Configuring the Runtime tab

Option Name

Description

Write Mode

Specify the action to take when writing to the database:

Insert
Inserts new records into the database but does not update existing records. This is the default setting.
Update
Updates existing records in the database but does not insert new records.
Note: If you select Update, the primary key column name used in the input table must match the primary key column name in the output table. If you try to update a table where the primary key column name does not match the input, or where the primary key column is not defined, the update will not work.
Insert if not able to update
Inserts new records into the database if the record do not exist, otherwise updates the existing record.

Batch commit

Select this option to commit changes to the database after a specified number of records are processed. By default this option is not selected, which means that changes are committed after each record is processed.
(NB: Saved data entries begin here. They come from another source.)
// ==========================================================
// uart core behind the host serial port
module spi_hosted_uart_core
    import uart_core_pkg::*;
#(
    parameter int BASE_TICK = TICK_CYCLES
) (
    input wire logic clock,
    input wire logic srst,
    input wire logic sclk,
    input wire logic cs_n,
    input wire logic din,
    output logic dout,
    output logic dout_oe_n,
    input wire logic rx,
    output logic tx,
    input wire logic cts_n,
    output logic cts_status,
    output logic rx_avail,
    output logic framing_fault_flag,
    output logic addr_char_irq,
    output logic [3:0] baud_divisor_sel
);
    typedef struct packed {
        logic sclk_m, sclk_s, sclk_d;
        logic cs_m, cs_s, cs_d;
        logic din_m, din_s;
        logic rx_m, rx_s;
        logic cts_m, cts_s, cts_status;
        logic [4:0] cnt;
        logic [15:0] in_sh;
        logic [15:0] out_sh;
        logic [1:0] op;
        logic had_data;
        logic dout, dout_oe_n;
        cfg_s cfg;
        logic fe, irq, avail;
        logic [7:0] tick_cnt;
        logic tick;
        rx_state_e rx_state;
        logic [3:0] rx_sub, rx_idx;
        logic [8:0] rx_bits;
        logic [4:0] ir_hold;
        tx_state_e tx_state;
        logic [3:0] tx_sub, tx_idx;
        char_s tx_word;
        logic tx_line;
    } core_s;

    core_s s_r;
    core_s s_nxt;

    // ==========================================================
    // frame field packing, shared by logic and checks
    function automatic cfg_s cfg_from_word(input logic [15:0] w);
        cfg_s c;
        c.fifo_disable_n = w[BIT_FEN];
        c.infrared_timing_sel = w[BIT_IR];
        c.extra_bit_enable = w[BIT_PE];
        c.word_short = w[BIT_L];
        c.baud_divisor_sel = w[BAUD_LSB +: 4];
        return c;
    endfunction

    function automatic logic [7:0] fit_byte(input logic [7:0] b,
                                            input logic short_w);
        return short_w ? {1'b0, b[6:0]} : b;
    endfunction

    logic sclk_rise, sclk_fall, cs_fall, cs_rise, frame, full;
    logic rx_line, rx_push, rx_accept, rx_pop, rx_valid, rx_fin_ready;
    logic tx_push, tx_ready, tx_valid, tx_pop, tx_bit, fe_set, fe_clr;
    logic [3:0] n_data, n_bits;
    logic [7:0] tick_reload;
    char_s rx_char, rx_head, tx_char, tx_head;
    logic [15:0] data_word, cfg_word;

    assign sclk_rise = s_r.sclk_s & ~s_r.sclk_d;
    assign sclk_fall = ~s_r.sclk_s & s_r.sclk_d;
    assign cs_fall = ~s_r.cs_s & s_r.cs_d;
    assign cs_rise = s_r.cs_s & ~s_r.cs_d;
    assign frame = ~s_r.cs_s;
    assign full = (s_r.cnt == FRAME_BITS);
    assign n_data = s_r.cfg.word_short ? SHORT_BITS : LONG_BITS;
    assign n_bits = n_data + {3'h0, s_r.cfg.extra_bit_enable};
    assign tick_reload = 8'((32'(s_r.cfg.baud_divisor_sel) + 1) * BASE_TICK
                            - 1);
    assign rx_line = s_r.cfg.infrared_timing_sel ? (s_r.ir_hold == '0)
                                                 : s_r.rx_s;

    assign rx_char.extra = s_r.cfg.extra_bit_enable & s_r.rx_bits[n_data];
    assign rx_char.data = fit_byte(s_r.rx_bits[7:0], s_r.cfg.word_short);
    assign rx_push = (s_r.rx_state == RX_STOP) && s_r.tick &&
                     (s_r.rx_sub == SUB_LAST) && rx_line;
    assign rx_accept = rx_push & (~s_r.cfg.fifo_disable_n | ~rx_valid);
    assign fe_set = (s_r.rx_state == RX_STOP) && s_r.tick &&
                    (s_r.rx_sub == SUB_LAST) && !rx_line;
    assign rx_pop = frame && sclk_fall && full && !s_r.op[0] && s_r.had_data;
    assign tx_push = cs_rise && full && (s_r.op == OP_DATA_WR);
    // top bit dropped for short words
    assign tx_char.data = fit_byte(s_r.in_sh[7:0], s_r.cfg.word_short);
    assign tx_char.extra = s_r.in_sh[BIT_EXTRA];
    assign fe_clr = rx_push | (cs_rise && full && (s_r.op == OP_CFG_WR));
    assign tx_pop = (s_r.tx_state == TX_IDLE) && s_r.tick && tx_valid;
    assign tx_bit = (s_r.tx_idx < n_data) ? s_r.tx_word.data[s_r.tx_idx[2:0]]
                                         : s_r.tx_word.extra;

    always_comb
    begin
        data_word = '0;
        data_word[BIT_R] = rx_valid;
        data_word[BIT_T] = tx_ready;
        data_word[BIT_FE] = s_r.fe;
        data_word[BIT_CTS] = s_r.cts_status;
        if (rx_valid)
        begin
            data_word[BIT_EXTRA] = rx_head.extra;
            data_word[7:0] = fit_byte(rx_head.data, s_r.cfg.word_short);
        end
        cfg_word = '0;
        cfg_word[BIT_R] = rx_valid;
        cfg_word[BIT_T] = tx_ready;
        cfg_word[BIT_FEN] = s_r.cfg.fifo_disable_n;
        cfg_word[BIT_IR] = s_r.cfg.infrared_timing_sel;
        cfg_word[BIT_PE] = s_r.cfg.extra_bit_enable;
        cfg_word[BIT_L] = s_r.cfg.word_short;
        cfg_word[BAUD_LSB +: 4] = s_r.cfg.baud_divisor_sel;
    end

    char_fifo #(.WIDTH(CHAR_W), .DEPTH(RX_DEPTH)) rx_fifo (
        .clock(clock),
        .srst(srst),
        .in_valid(rx_accept),
        .in_ready(rx_fin_ready),
        .in_data(rx_char),
        .out_valid(rx_valid),
        .out_ready(rx_pop),
        .out_data(rx_head)
    );

    // transmitter pops only in TX_IDLE, so the fifo backs up into T
    char_fifo #(.WIDTH(CHAR_W), .DEPTH(TX_DEPTH)) tx_fifo (
        .clock(clock),
        .srst(srst),
        .in_valid(tx_push),
        .in_ready(tx_ready),
        .in_data(tx_char),
        .out_valid(tx_valid),
        .out_ready(tx_pop),
        .out_data(tx_head)
    );

    always_comb
    begin
        core_s rst_v;
        rst_v = '0;
        s_nxt = s_r;
        // ==========================================================
        // two-stage synchronisers, third stage only for edges
        s_nxt.sclk_m = sclk;
        s_nxt.sclk_s = s_r.sclk_m;
        s_nxt.sclk_d = s_r.sclk_s;
        s_nxt.cs_m = cs_n;
        s_nxt.cs_s = s_r.cs_m;
        s_nxt.cs_d = s_r.cs_s;
        s_nxt.din_m = din;
        s_nxt.din_s = s_r.din_m;
        s_nxt.rx_m = rx;
        s_nxt.rx_s = s_r.rx_m;
        s_nxt.cts_m = cts_n;
        s_nxt.cts_s = s_r.cts_m;
        s_nxt.cts_status = ~s_r.cts_s;

        // ==========================================================
        // host port, mode 0 only
        // idle-low clock, leading-edge sample
        if (cs_fall)
        begin
            s_nxt.cnt = '0;
            s_nxt.out_sh = data_word;
            s_nxt.had_data = rx_valid;
        end
        else if (frame)
        begin
            if (sclk_rise && !full)
            begin
                s_nxt.in_sh = {s_r.in_sh[14:0], s_r.din_s};
                s_nxt.cnt = s_r.cnt + 1'b1;
                if (s_r.cnt == OP_BITS)
                begin
                    s_nxt.op = {s_r.in_sh[0], s_r.din_s};
                    if ({s_r.in_sh[0], s_r.din_s} == OP_CFG_RD)
                        s_nxt.out_sh[14:1] = cfg_word[13:0];
                end
            end
            if (sclk_fall)
                s_nxt.out_sh = {s_r.out_sh[14:0], 1'b0};
        end
        if (cs_rise && full && (s_r.op == OP_CFG_WR))
            s_nxt.cfg = cfg_from_word(s_r.in_sh);
        s_nxt.dout = s_nxt.out_sh[15];
        s_nxt.dout_oe_n = s_r.cs_s;

        s_nxt.fe = fe_set | (s_r.fe & ~fe_clr);
        s_nxt.irq = s_r.cfg.extra_bit_enable & rx_valid & rx_head.extra;
        s_nxt.avail = rx_valid;

        // ==========================================================
        // oversampling tick
        // rate from divisor select
        s_nxt.tick = (s_r.tick_cnt == '0);
        s_nxt.tick_cnt = (s_r.tick_cnt == '0) ? tick_reload
                                             : s_r.tick_cnt - 1'b1;
        if (s_r.cfg.infrared_timing_sel && s_r.rx_s)
            s_nxt.ir_hold = IR_HOLD_SUBS;
        else if (s_r.tick && s_r.ir_hold != '0)
            s_nxt.ir_hold = s_r.ir_hold - 1'b1;

        // ==========================================================
        // receiver
        case (s_r.rx_state)
            RX_IDLE:
                if (!rx_line)
                begin
                    s_nxt.rx_state = RX_START;
                    s_nxt.rx_sub = '0;
                end
            RX_START:
                if (s_r.tick)
                begin
                    s_nxt.rx_sub = s_r.rx_sub + 1'b1;
                    if (s_r.rx_sub == SUB_MID)
                    begin
                        s_nxt.rx_state = rx_line ? RX_IDLE : RX_BITS;
                        s_nxt.rx_sub = '0;
                        s_nxt.rx_idx = '0;
                        s_nxt.rx_bits = '0;
                    end
                end
            RX_BITS:
                if (s_r.tick)
                begin
                    s_nxt.rx_sub = s_r.rx_sub + 1'b1;
                    if (s_r.rx_sub == SUB_LAST)
                    begin
                        s_nxt.rx_bits[s_r.rx_idx] = rx_line;
                        s_nxt.rx_idx = s_r.rx_idx + 1'b1;
                        if (s_r.rx_idx == n_bits - 1'b1)
                            s_nxt.rx_state = RX_STOP;
                    end
                end
            RX_STOP:
                if (s_r.tick)
                begin
                    s_nxt.rx_sub = s_r.rx_sub + 1'b1;
                    // either way, hunt for next start
                    if (s_r.rx_sub == SUB_LAST)
                        s_nxt.rx_state = RX_IDLE;
                end
            default:
                s_nxt.rx_state = RX_IDLE;
        endcase

        // ==========================================================
        // transmitter
        case (s_r.tx_state)
            TX_IDLE:
            begin
                s_nxt.tx_line = ~s_r.cfg.infrared_timing_sel;
                if (tx_pop)
                begin
                    s_nxt.tx_word = tx_head;
                    s_nxt.tx_state = TX_START;
                    s_nxt.tx_sub = '0;
                end
            end
            TX_START, TX_BITS, TX_STOP:
            begin
                s_nxt.tx_line = (s_r.tx_state == TX_BITS) ? tx_bit
                                : (s_r.tx_state == TX_STOP);
                // short high pulse marks a zero
                if (s_r.cfg.infrared_timing_sel)
                    s_nxt.tx_line = ~s_nxt.tx_line &
                                    (s_r.tx_sub < IR_PULSE_SUBS);
                if (s_r.tick)
                begin
                    s_nxt.tx_sub = s_r.tx_sub + 1'b1;
                    if (s_r.tx_sub == SUB_LAST)
                    begin
                        s_nxt.tx_idx = s_r.tx_idx + 1'b1;
                        if (s_r.tx_state == TX_START)
                        begin
                            s_nxt.tx_state = TX_BITS;
                            s_nxt.tx_idx = '0;
                        end
                        else if (s_r.tx_state == TX_STOP)
                            s_nxt.tx_state = TX_IDLE;
                        else if (s_r.tx_idx == n_bits - 1'b1)
                            s_nxt.tx_state = TX_STOP;
                    end
                end
            end
            default:
                s_nxt.tx_state = TX_IDLE;
        endcase

        // clear-to-send path survives reset on purpose
        if (srst)
        begin
            rst_v.sclk_m = 1'b0;
            rst_v.cs_m = 1'b1;
            rst_v.cs_s = 1'b1;
            rst_v.cs_d = 1'b1;
            rst_v.dout_oe_n = 1'b1;
            rst_v.tx_line = 1'b1;
            rst_v.cts_m = s_nxt.cts_m;
            rst_v.cts_s = s_nxt.cts_s;
            rst_v.cts_status = s_nxt.cts_status;
            s_nxt = rst_v;
        end
    end

    always_ff @(posedge clock)
        s_r <= s_nxt;

    assign dout = s_r.dout;
    assign dout_oe_n = s_r.dout_oe_n;
    assign tx = s_r.tx_line;
    assign cts_status = s_r.cts_status;
    assign rx_avail = s_r.avail;
    assign framing_fault_flag = s_r.fe;
    assign addr_char_irq = s_r.irq;
    assign baud_divisor_sel = s_r.cfg.baud_divisor_sel;
endmodule

`default_nettype wire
Selecting this option can significantly improve the performance of the Write to DB stage.

Batch size

If you enable the Batch commit option, this specifies the number of records to commit to the database in each batch. The default is 1,000. For dataflows created in Spectrum Technology Platform 7.0 and earlier, the default is 100.
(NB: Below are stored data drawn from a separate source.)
## config.mk

```make
export PLATFORM = sky130hd
export DESIGN_NAME = cbtrf_core
export DESIGN_NICKNAME = d
export VERILOG_FILES = /design/src/include/cbtrf_pkg.sv /design/src/rtl/cbtrf_id_match.sv /design/src/rtl/cbtrf_core.sv
export SDC_FILE = /design/constraint.sdc
export NUM_CORES = 2
export LEC_CHECK = 0
export BUFFER_PORTS_ARGS = -buffer_cell sky130_fd_sc_hd__buf_4
export CAP_MARGIN = 20
export CORE_ASPECT_RATIO = 0.7
export CORE_MARGIN = 8
export CORE_UTILIZATION = 40
export CTS_CLUSTER_DIAMETER = 150
export DETAILED_ROUTE_END_ITERATION = 16
export MAX_ROUTING_LAYER = met4
export PLACE_DENSITY = 0.59
export RECOVER_POWER = 100
export SYNTH_ARGS = -nofsm -noshare
export SYNTH_HDL_FRONTEND = slang
export SYNTH_SLANG_ARGS = --single-unit
```

## constraint.sdc

```tcl
create_clock -name aclk -period 10.1 [get_ports aclk]
set_input_delay 1.01 -clock aclk [delete_from_list [all_inputs] [get_ports aclk]]
set_output_delay 1.01 -clock aclk [all_outputs]
set_load 0.02 [all_outputs]
```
A larger batch size does not always offer better load performance. Consider these factors when choosing a batch size:

  • Data arrival rate to Write To DB stage: If data is arriving at slower rate than the database can process then modifying batch size will not improve overall dataflow performance. For example, dataflows with address validation or geocoding may not benefit from an increased batch size.
  • Network traffic: For slow networks, increasing batch size to a medium batch size (1,000 to 10,000) will result in better performance.
  • Database load and/or processing speed: For databases with high processing power, increasing batch size will improve performance.
  • Multiple runtime instances: If you use multiple runtime instances of the Write to DB stage, a large batch size will consume a lot of memory, so use a small or medium batch size (100 to 10,000).
  • Database roll backs: Whenever a statement fails, the complete batch is rolled back. The larger the batch size, the longer it will take to perform the to rollback.
Commit at the end Select this option to ensure that the commit to database operation occurs after all the records are transferred to the database.
Batch count to commit Specify a value after which the records are to be committed. Records are committed to the database after every (batch count to commit * batch size) number of records are transferred to the database. For example, if Batch size is set as 1000 and Batch count to commit is set as 3, then the commit occurs after every 3000 records are transferred to the database.
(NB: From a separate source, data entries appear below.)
==> src/current_average_pulse_monitor.sv <==
// pulse coded current average and hours monitor with wishbone registers
//
// Decided for this implementation: the register addresses and the Wishbone register port.
`timescale 1ns/1ns
`include "avg_pulse_params.svh"

// Overview of operation
// - repeat 20 s cycles during constant speed
// - 1 s high start pulse, current averaged
// - averaging window 0.1 to 1.0 s
// - mask 0 to 20 s after reaching constant
// - reference current 0 to 500 A is 100%
// - low pulse = avg/ref times 5 s
// - low pulse clamped 0.5 s to 9 s
// - hours high pulse follows current low pulse
// - hours pulse = count*100/40000h times 5 s
// - hours pulse clamped 2 s to 9 s
// - no mask or sampling while accel/decel
// - speed lost in start: 3.5 s high, 16.5 low
// - after start pulse, finish the cycle
// - zero current at end: wait next constant
// - 20 s low without data in three cases
// - only open collector outputs, 93/193 polarity
// - hours counter in 100 h, saturates 9998
module current_average_pulse_monitor
    import avg_pulse_pkg::*;
#(
    parameter int TICK_CYCLES = `TICK_CYCLES_DEF,
    parameter int HOURS_UNIT_TICKS = `HOURS_UNIT_TICKS_DEF
) (
    input wire logic clk_i,
    input wire logic rst_i,
    input wire logic wb_cyc_i,
    input wire logic wb_stb_i,
    input wire logic wb_we_i,
    input wire logic [7:0] wb_adr_i,
    input wire logic [3:0] wb_sel_i,
    input wire logic [31:0] wb_dat_i,
    output logic [31:0] wb_dat_o,
    output logic wb_ack_o,
    input wire logic const_speed_i,
    input wire logic accel_decel_i,
    input wire logic restart_active_i,
    input wire logic [15:0] out_current_i,
    output logic oc_term_a_o,
    output logic oc_term_b_o
);

    localparam logic [12:0] RATED_CUR = 13'h0064; // rated current, 0.1 A

    // polarity selection decode used for both terminals
    function automatic logic term_level(input logic [7:0] sel,
                                        input logic mon);
        if (sel == `SEL_POS) begin
            term_level = mon;
        end else if (sel == `SEL_NEG) begin
            term_level = ~mon;
        end else begin
            term_level = 1'b0; // not assigned: terminal idle
        end
    endfunction : term_level

    // state of the time bases
    logic [23:0] tick_cnt_ff, nxt_tick_cnt;
    logic [21:0] hour_cnt_ff, nxt_hour_cnt;
    logic [13:0] hours_ff, nxt_hours;
    logic tick;

    // register file state
    logic [7:0] avg_time_ff, nxt_avg_time;
    logic [7:0] mask_time_ff, nxt_mask_time;
    logic [12:0] ref_cur_ff, nxt_ref_cur;
    logic [7:0] sel_a_ff, nxt_sel_a;
    logic [7:0] sel_b_ff, nxt_sel_b;
    logic [31:0] rd_data_ff, nxt_rd_data;
    logic ack_ff, nxt_ack;

    // monitor sequence state
    mon_state_e state_ff, nxt_state;
    logic [7:0] cyc_cnt_ff, nxt_cyc_cnt;
    logic [7:0] seg_cnt_ff, nxt_seg_cnt;
    logic [19:0] sum_ff, nxt_sum;
    logic [3:0] nsamp_ff, nxt_nsamp;
    logic [27:0] acc_ff, nxt_acc;
    logic suppress_ff, nxt_suppress;
    logic mon_ff, nxt_mon;
    logic term_a_ff, nxt_term_a;
    logic term_b_ff, nxt_term_b;

    logic bus_req;
    logic [7:0] seg_inc;
    logic [27:0] acc_step;
    logic [27:0] target;
    logic cycle_end;
    mon_state_e end_choice;

    assign bus_req = wb_cyc_i & wb_stb_i & ~ack_ff;
    assign tick = (tick_cnt_ff == 24'(TICK_CYCLES - 1));

    // 0.1 s tick and energization hours counter
    always_comb begin
        nxt_tick_cnt = tick ? 24'h000000 : tick_cnt_ff + 24'h000001;
        nxt_hour_cnt = hour_cnt_ff;
        nxt_hours = hours_ff;
        if (tick) begin
            if (hour_cnt_ff == 22'(HOURS_UNIT_TICKS - 1)) begin
                nxt_hour_cnt = 22'h000000;
                if (hours_ff != `HRS_SAT) begin
                    nxt_hours = hours_ff + 14'h0001;
                end
            end else begin
                nxt_hour_cnt = hour_cnt_ff + 22'h000001;
            end
        end
        // writing zero clears a nonzero count
        if (bus_req && wb_we_i && wb_adr_i == `OFS_HOURS && wb_sel_i[0]
            && wb_dat_i[13:0] == 14'h0000 && hours_ff != 14'h0000) begin
            nxt_hours = 14'h0000;
            nxt_hour_cnt = 22'h000000;
        end
    end

    always_ff @(posedge clk_i) begin
        if (rst_i) begin
            tick_cnt_ff <= 24'h000000;
            hour_cnt_ff <= 22'h000000;
            hours_ff <= 14'h0000;
        end else begin
            tick_cnt_ff <= nxt_tick_cnt;
            hour_cnt_ff <= nxt_hour_cnt;
            hours_ff <= nxt_hours;
        end
    end

    // wishbone slave: one wait state, unmapped reads zero
    always_comb begin
        nxt_ack = bus_req;
        nxt_rd_data = 32'h00000000;
        nxt_avg_time = avg_time_ff;
        nxt_mask_time = mask_time_ff;
        nxt_ref_cur = ref_cur_ff;
        nxt_sel_a = sel_a_ff;
        nxt_sel_b = sel_b_ff;
        if (bus_req && wb_we_i) begin
            unique case (wb_adr_i)
                `OFS_AVG_TIME: if (wb_sel_i[0]) begin
                    if (wb_dat_i[7:0] < `AVG_TIME_MIN) begin
                        nxt_avg_time = `AVG_TIME_MIN;
                    end else if (wb_dat_i[7:0] > `AVG_TIME_MAX) begin
                        nxt_avg_time = `AVG_TIME_MAX;
                    end else begin
                        nxt_avg_time = wb_dat_i[7:0];
                    end
                end
                `OFS_MASK_TIME: if (wb_sel_i[0]) begin
                    nxt_mask_time = (wb_dat_i[7:0] > `MASK_TIME_MAX) ?
                        `MASK_TIME_MAX : wb_dat_i[7:0];
                end
                `OFS_REF_CUR: if (wb_sel_i[1:0] == 2'b11) begin
                    nxt_ref_cur = (wb_dat_i[15:0] > 16'(`REF_CUR_MAX)) ?
                        `REF_CUR_MAX : wb_dat_i[12:0];
                end
                `OFS_SEL_A: if (wb_sel_i[0]) nxt_sel_a = wb_dat_i[7:0];
                `OFS_SEL_B: if (wb_sel_i[0]) nxt_sel_b = wb_dat_i[7:0];
                default: ;
            endcase
        end else if (bus_req) begin
            unique case (wb_adr_i)
                `OFS_AVG_TIME: nxt_rd_data = {24'h000000, avg_time_ff};
                `OFS_MASK_TIME: nxt_rd_data = {24'h000000, mask_time_ff};
                `OFS_REF_CUR: nxt_rd_data = {19'h00000, ref_cur_ff};
                `OFS_HOURS: nxt_rd_data = {18'h00000, hours_ff};
                `OFS_SEL_A: nxt_rd_data = {24'h000000, sel_a_ff};
                `OFS_SEL_B: nxt_rd_data = {24'h000000, sel_b_ff};
                `OFS_STATUS: nxt_rd_data = {8'h00, cyc_cnt_ff, 3'h0,
                    suppress_ff, mon_ff, state_ff, 8'h00};
                default: nxt_rd_data = 32'h00000000;
            endcase
        end
    end

    always_ff @(posedge clk_i) begin
        if (rst_i) begin
            ack_ff <= 1'b0;
            rd_data_ff <= 32'h00000000;
            avg_time_ff <= `AVG_TIME_RST;
            mask_time_ff <= `MASK_TIME_RST;
            ref_cur_ff <= RATED_CUR;
            sel_a_ff <= `SEL_RST;
            sel_b_ff <= `SEL_RST;
        end else begin
            ack_ff <= nxt_ack;
            rd_data_ff <= nxt_rd_data;
            avg_time_ff <= nxt_avg_time;
            mask_time_ff <= nxt_mask_time;
            ref_cur_ff <= nxt_ref_cur;
            sel_a_ff <= nxt_sel_a;
            sel_b_ff <= nxt_sel_b;
        end
    end

    assign seg_inc = seg_cnt_ff + 8'h01;
    assign acc_step = 28'(ref_cur_ff) * 28'(nsamp_ff);
    assign target = 28'(sum_ff * `SCALE_TICKS);
    assign cycle_end = tick && cyc_cnt_ff == 8'(`CYCLE_TICKS - 1);

    // what follows a finished cycle
    always_comb begin
        if (out_current_i == 16'h0000) begin
            end_choice = ST_IDLE;
        end else if (accel_decel_i || restart_active_i) begin
            end_choice = ST_BLANK;
        end else if (!const_speed_i) begin
            end_choice = ST_IDLE;
        end else begin
            end_choice = ST_START;
        end
    end

    // monitor sequence
    always_comb begin
        nxt_state = state_ff;
        nxt_cyc_cnt = tick ? cyc_cnt_ff + 8'h01 : cyc_cnt_ff;
        nxt_seg_cnt = tick ? seg_inc : seg_cnt_ff;
        nxt_sum = sum_ff;
        nxt_nsamp = nsamp_ff;
        nxt_acc = acc_ff;
        nxt_suppress = suppress_ff & const_speed_i;
        unique case (state_ff)
            ST_IDLE: begin
                nxt_seg_cnt = 8'h00;
                if (const_speed_i && !accel_decel_i && !suppress_ff) begin
                    nxt_state = ST_MASK;
                end
            end
            ST_MASK: begin
                nxt_cyc_cnt = 8'h00;
                nxt_sum = 20'h00000;
                nxt_nsamp = 4'h0;
                if (accel_decel_i || !const_speed_i) begin
                    nxt_state = ST_IDLE;
                end else if (seg_cnt_ff >= mask_time_ff) begin
                    nxt_seg_cnt = 8'h00;
                    nxt_state = restart_active_i ? ST_BLANK : ST_START;
                end
            end
            ST_START: begin
                if (accel_decel_i) begin
                    nxt_state = ST_INVALID;
                end else if (tick) begin
                    if (seg_cnt_ff < avg_time_ff) begin
                        nxt_sum = sum_ff + 20'(out_current_i);
                        nxt_nsamp = nsamp_ff + 4'h1;
                    end
                    if (seg_inc == 8'(`START_TICKS)) begin
                        nxt_seg_cnt = 8'h00;
                        nxt_acc = 28'h0000000;
                        nxt_state = ST_AVG_LOW;
                    end
                end
            end
            ST_AVG_LOW: if (tick) begin
                nxt_acc = acc_ff + acc_step;
                // width = sum*5s / (ref*n), kept in 0.5..9 s
                if ((seg_inc >= 8'(`CUR_MIN_TICKS) && nxt_acc >= target)
                    || seg_inc == 8'(`PULSE_MAX_TICKS)) begin
                    nxt_seg_cnt = 8'h00;
                    nxt_state = ST_HRS_HIGH;
                end
            end
            ST_HRS_HIGH: if (tick) begin
                if ((seg_inc >= 8'(`HRS_MIN_TICKS) &&
                     17'(seg_inc) * 17'(`HRS_DIV) >= 17'(hours_ff))
                    || seg_inc == 8'(`PULSE_MAX_TICKS)) begin
                    nxt_state = ST_END_LOW;
                end
            end
            ST_END_LOW, ST_INVALID, ST_BLANK: if (cycle_end) begin
                nxt_cyc_cnt = 8'h00;
                nxt_seg_cnt = 8'h00;
                nxt_sum = 20'h00000;
                nxt_nsamp = 4'h0;
                nxt_state = (state_ff == ST_BLANK && end_choice == ST_BLANK)
                    ? ST_IDLE : end_choice;
                if (out_current_i == 16'h0000) begin
                    nxt_suppress = const_speed_i;
                end
            end
        endcase
        // output level for the next cycle
        unique case (nxt_state)
            ST_START, ST_HRS_HIGH: nxt_mon = 1'b1;
            ST_INVALID: nxt_mon = (nxt_cyc_cnt <
                8'(`INVALID_HIGH_TICKS));
            default: nxt_mon = 1'b0;
        endcase
        nxt_term_a = term_level(sel_a_ff, nxt_mon);
        nxt_term_b = term_level(sel_b_ff, nxt_mon);
    end

    always_ff @(posedge clk_i) begin
        if (rst_i) begin
            state_ff <= ST_IDLE;
            cyc_cnt_ff <= 8'h00;
            seg_cnt_ff <= 8'h00;
            sum_ff <= 20'h00000;
            nsamp_ff <= 4'h0;
            acc_ff <= 28'h0000000;
            suppress_ff <= 1'b0;
            mon_ff <= 1'b0;
            term_a_ff <= 1'b0;
            term_b_ff <= 1'b0;
        end else begin
            state_ff <= nxt_state;
            cyc_cnt_ff <= nxt_cyc_cnt;
            seg_cnt_ff <= nxt_seg_cnt;
            sum_ff <= nxt_sum;
            nsamp_ff <= nxt_nsamp;
            acc_ff <= nxt_acc;
            suppress_ff <= nxt_suppress;
            mon_ff <= nxt_mon;
            term_a_ff <= nxt_term_a;
            term_b_ff <= nxt_term_b;
        end
    end

    assign wb_ack_o = ack_ff;
    assign wb_dat_o = rd_data_ff;
    assign oc_term_a_o = term_a_ff;
    assign oc_term_b_o = term_b_ff;

endmodule : current_average_pulse_monitor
Truncate table before inserting data

Select this option if you want to clear all data from the table before writing to the database.

Drop and recreate the table if it already exists

Select this option to delete and recreate the table before writing the dataflow's output to the table. This option is useful if you want the table's schema to match the fields from the dataflow and not contain any extraneous schema information.

The table that will be deleted and recreated is the one specified in the Table/View field on the General tab. For example, if you specify the Customers table in the Table/View field, and you select Drop and recreate the table if it already exists, then the Customers table will be deleted from the database, and a new table named Customers will be created with a schema that matches the actual fields written to the table.